But that would mean you would be accessing data over internet increasing data read latency, data transmission failures. Why are you not using EMR?

Regards,
Gourav

On Thu, Jul 21, 2016 at 1:06 AM, Everett Anderson <everett@nuna.com.invalid> wrote:
Thanks, Andy.

I am indeed often doing something similar, now -- copying data locally rather than dealing with the S3 impl selection and AWS credentials issues. It'd be nice if it worked a little easier out of the box, though!

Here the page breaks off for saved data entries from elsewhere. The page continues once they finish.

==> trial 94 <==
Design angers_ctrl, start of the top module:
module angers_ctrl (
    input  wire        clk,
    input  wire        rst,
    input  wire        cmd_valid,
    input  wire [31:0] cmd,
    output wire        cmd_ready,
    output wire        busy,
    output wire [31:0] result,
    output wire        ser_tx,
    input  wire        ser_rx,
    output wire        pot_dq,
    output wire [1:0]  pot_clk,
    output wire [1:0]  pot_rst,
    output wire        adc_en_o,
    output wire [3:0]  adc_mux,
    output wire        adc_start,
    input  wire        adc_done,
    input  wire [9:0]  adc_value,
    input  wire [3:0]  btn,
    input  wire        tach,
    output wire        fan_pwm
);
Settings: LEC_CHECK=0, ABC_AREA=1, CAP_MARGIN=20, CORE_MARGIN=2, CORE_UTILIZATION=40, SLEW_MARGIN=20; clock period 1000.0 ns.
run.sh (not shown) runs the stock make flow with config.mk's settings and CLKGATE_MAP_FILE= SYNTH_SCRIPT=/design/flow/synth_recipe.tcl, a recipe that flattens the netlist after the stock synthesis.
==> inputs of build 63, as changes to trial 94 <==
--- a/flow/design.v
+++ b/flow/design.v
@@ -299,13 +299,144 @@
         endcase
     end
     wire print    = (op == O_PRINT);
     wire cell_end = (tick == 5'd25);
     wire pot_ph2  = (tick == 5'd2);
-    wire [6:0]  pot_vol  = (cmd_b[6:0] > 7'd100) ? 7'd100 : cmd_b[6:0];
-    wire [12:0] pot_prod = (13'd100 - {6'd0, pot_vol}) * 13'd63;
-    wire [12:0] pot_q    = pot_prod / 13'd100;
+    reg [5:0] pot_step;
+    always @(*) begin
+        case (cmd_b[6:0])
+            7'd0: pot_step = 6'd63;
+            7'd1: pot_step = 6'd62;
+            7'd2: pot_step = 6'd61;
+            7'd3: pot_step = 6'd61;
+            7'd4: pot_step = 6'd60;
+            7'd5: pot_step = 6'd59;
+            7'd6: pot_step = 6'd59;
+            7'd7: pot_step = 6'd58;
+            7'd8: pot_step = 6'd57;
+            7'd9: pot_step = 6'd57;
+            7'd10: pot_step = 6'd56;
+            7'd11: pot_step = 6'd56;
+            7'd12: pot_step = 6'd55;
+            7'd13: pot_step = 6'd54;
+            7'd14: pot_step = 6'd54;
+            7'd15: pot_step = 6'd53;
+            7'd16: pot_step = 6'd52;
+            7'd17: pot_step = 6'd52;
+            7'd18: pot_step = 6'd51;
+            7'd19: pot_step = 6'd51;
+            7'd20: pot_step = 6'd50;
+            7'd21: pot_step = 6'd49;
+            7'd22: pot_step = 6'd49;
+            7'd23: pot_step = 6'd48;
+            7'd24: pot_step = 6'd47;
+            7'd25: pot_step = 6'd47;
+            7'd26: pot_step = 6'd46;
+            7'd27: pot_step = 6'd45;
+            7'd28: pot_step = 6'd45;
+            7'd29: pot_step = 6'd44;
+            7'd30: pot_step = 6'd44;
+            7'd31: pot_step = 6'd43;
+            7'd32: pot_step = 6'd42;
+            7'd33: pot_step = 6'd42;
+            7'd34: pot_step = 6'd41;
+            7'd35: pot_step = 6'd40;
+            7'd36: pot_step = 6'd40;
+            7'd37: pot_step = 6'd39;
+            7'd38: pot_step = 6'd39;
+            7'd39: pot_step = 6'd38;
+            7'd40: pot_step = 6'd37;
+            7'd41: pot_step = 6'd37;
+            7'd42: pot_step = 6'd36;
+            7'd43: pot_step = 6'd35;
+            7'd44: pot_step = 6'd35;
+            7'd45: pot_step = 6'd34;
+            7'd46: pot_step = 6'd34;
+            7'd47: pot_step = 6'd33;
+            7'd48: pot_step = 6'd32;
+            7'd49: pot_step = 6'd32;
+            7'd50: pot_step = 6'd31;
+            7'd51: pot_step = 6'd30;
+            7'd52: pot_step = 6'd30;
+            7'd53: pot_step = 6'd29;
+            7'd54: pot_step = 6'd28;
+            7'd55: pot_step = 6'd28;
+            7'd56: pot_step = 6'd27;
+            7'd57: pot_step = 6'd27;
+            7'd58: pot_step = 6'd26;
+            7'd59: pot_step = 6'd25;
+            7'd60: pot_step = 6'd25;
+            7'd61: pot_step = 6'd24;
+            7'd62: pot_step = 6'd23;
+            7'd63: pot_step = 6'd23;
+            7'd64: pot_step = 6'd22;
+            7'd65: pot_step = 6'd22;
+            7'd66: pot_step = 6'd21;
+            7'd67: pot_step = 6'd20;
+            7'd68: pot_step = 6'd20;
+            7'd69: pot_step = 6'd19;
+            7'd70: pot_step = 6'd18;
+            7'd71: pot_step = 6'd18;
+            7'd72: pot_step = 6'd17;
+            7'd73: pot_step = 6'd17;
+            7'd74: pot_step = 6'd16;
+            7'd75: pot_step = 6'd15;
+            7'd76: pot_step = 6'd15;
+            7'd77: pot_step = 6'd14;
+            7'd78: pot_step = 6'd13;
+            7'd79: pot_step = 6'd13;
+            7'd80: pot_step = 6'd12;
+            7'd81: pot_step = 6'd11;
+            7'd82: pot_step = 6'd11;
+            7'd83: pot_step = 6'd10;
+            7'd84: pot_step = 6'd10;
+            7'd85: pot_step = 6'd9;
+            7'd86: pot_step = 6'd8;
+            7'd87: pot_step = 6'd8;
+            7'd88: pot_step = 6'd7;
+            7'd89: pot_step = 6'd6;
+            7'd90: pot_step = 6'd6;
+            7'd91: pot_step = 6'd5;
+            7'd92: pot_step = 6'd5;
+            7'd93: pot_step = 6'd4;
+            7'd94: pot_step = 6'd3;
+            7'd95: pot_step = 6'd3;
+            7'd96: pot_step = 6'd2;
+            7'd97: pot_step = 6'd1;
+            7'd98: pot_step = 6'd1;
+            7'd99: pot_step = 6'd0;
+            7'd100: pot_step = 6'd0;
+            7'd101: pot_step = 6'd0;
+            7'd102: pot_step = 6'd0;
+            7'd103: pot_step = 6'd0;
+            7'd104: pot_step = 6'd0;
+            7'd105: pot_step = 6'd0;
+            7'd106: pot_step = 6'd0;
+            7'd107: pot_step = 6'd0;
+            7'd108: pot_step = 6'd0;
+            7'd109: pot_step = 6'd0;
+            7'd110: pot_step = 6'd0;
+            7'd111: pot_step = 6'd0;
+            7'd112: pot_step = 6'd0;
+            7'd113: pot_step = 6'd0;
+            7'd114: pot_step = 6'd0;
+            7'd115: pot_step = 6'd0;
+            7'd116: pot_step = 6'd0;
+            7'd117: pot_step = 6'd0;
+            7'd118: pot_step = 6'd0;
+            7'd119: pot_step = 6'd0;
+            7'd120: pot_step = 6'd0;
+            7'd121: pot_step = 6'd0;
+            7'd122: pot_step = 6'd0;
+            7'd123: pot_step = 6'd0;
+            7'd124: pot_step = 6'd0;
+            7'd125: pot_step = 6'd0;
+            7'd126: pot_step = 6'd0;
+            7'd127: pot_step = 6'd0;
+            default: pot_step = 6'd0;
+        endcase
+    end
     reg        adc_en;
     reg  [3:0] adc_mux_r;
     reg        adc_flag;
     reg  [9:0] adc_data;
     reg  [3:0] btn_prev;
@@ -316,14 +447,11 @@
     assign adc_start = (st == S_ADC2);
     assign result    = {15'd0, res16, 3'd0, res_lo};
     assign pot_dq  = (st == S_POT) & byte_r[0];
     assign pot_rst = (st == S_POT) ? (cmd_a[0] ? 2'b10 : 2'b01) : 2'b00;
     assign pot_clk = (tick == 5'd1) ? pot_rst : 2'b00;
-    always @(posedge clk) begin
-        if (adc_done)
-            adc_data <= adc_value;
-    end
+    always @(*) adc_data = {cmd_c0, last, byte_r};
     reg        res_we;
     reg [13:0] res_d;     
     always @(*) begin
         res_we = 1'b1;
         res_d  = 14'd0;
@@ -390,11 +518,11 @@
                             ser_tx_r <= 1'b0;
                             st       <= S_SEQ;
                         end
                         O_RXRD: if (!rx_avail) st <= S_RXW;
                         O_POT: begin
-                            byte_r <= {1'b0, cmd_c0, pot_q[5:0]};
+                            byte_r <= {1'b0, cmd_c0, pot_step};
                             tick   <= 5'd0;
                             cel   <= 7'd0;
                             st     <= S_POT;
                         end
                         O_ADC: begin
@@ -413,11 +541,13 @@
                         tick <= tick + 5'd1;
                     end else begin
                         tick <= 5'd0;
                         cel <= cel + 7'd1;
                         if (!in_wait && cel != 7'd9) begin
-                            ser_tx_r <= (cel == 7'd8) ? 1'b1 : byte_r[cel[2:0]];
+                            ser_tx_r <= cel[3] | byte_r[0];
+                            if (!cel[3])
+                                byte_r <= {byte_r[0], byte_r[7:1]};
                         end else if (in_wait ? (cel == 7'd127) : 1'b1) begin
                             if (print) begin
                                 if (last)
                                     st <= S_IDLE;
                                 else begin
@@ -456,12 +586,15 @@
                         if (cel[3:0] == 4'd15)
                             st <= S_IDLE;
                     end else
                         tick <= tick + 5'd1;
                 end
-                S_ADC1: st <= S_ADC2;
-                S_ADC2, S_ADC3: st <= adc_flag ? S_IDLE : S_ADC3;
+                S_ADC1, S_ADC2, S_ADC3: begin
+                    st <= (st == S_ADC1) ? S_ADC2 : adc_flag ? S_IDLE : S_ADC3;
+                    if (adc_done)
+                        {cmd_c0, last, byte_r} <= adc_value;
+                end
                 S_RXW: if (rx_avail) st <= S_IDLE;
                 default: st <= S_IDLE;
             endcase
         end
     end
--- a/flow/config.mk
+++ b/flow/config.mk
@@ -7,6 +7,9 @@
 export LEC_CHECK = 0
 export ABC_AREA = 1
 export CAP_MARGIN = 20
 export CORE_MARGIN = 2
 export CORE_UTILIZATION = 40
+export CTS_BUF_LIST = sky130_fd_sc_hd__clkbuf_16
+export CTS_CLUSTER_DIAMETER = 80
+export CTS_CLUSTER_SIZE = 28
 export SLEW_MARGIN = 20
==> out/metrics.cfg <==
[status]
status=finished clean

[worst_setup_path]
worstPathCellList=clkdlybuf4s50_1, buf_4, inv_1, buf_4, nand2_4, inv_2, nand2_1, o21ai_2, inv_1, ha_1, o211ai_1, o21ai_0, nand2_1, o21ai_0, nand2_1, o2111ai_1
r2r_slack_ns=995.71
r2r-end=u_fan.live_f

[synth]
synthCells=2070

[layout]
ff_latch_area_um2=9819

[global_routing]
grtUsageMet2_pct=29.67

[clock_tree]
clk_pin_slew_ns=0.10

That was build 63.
This is an optimization exercise on Yosys and OpenROAD, whose aim is small area, a short achievable clock period and few clock cycles per item, not a production implementation.
Function was checked by simulation only, so behaviour that the tests miss may differ from the original.

// biquad_cascade
module biquad_cascade (
    input  wire               clk,
    input  wire               rst,         
    input  wire               coef_we,
    input  wire signed [15:0] coef_b0,
    input  wire signed [15:0] coef_b1,
    input  wire signed [15:0] coef_b2,
    input  wire signed [15:0] coef_a1,
    input  wire signed [15:0] coef_a2,
    input  wire        [2:0]  coef_nst,    
    input  wire               in_valid,
    output wire               in_ready,
    input  wire signed [15:0] in_data,
    output reg                out_valid,
    output reg  signed [15:0] out_data
);
For scale: ~4800 cells after synthesis, roughly 46000 sq um of cells after synthesis.
clock: 16.0 ns
lec_check: 0
abc_area: 1
cap_margin: 20
core_margin: 2
core_utilization: 65
cts_cluster_diameter: 100
cts_cluster_size: 25
slew_margin: 20
synth_hierarchical: 1
standard.sh (not shown) runs the stock make flow with config.mk's settings and CLKGATE_MAP_FILE= SYNTH_SCRIPT=/design/flow/synth_recipe.tcl, a recipe that flattens the netlist after the stock synthesis.
==> flow/flow/run.sh <==
#!/bin/bash
set -euo pipefail
MARGIN=$(cat flow/margin.txt)
bash standard.sh SETUP_SLACK_MARGIN=$MARGIN \
    "BUFFER_PORTS_ARGS=-buffer_cell sky130_fd_sc_hd__buf_2" finish > flow_standard.log 2>&1
==> flow/flow/margin.txt <==
11.0
Testbench counts at the start, summed over its fixed seeds: cycles 18,059, samples 6,144.
Rerun with:
- CTS_BUF_LIST: default -> sky130_fd_sc_hd__clkbuf_8
- CTS_CLUSTER_DIAMETER: 100 -> default
- CTS_CLUSTER_SIZE: 25 -> default
Area after synthesis stays the same.
Final cell count rose by 2.2%.
Wire length rose by 1.2%.
First-iteration DRC count fell by 2.9%.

On Tue, Jul 19, 2016 at 2:47 PM, Andy Davidson <Andy@santacruzintegration.com> wrote:
Hi Everett

I always do my initial data exploration and all our product development in my local dev env. I typically select a small data set and copy it to my local machine

My main() has an optional command line argument ‘- - runLocal’ Normally I load data from either hdfs:/// or S3n:// . If the arg is set I read from file:///

Sometime I use a CLI arg ‘- -dataFileURL’ 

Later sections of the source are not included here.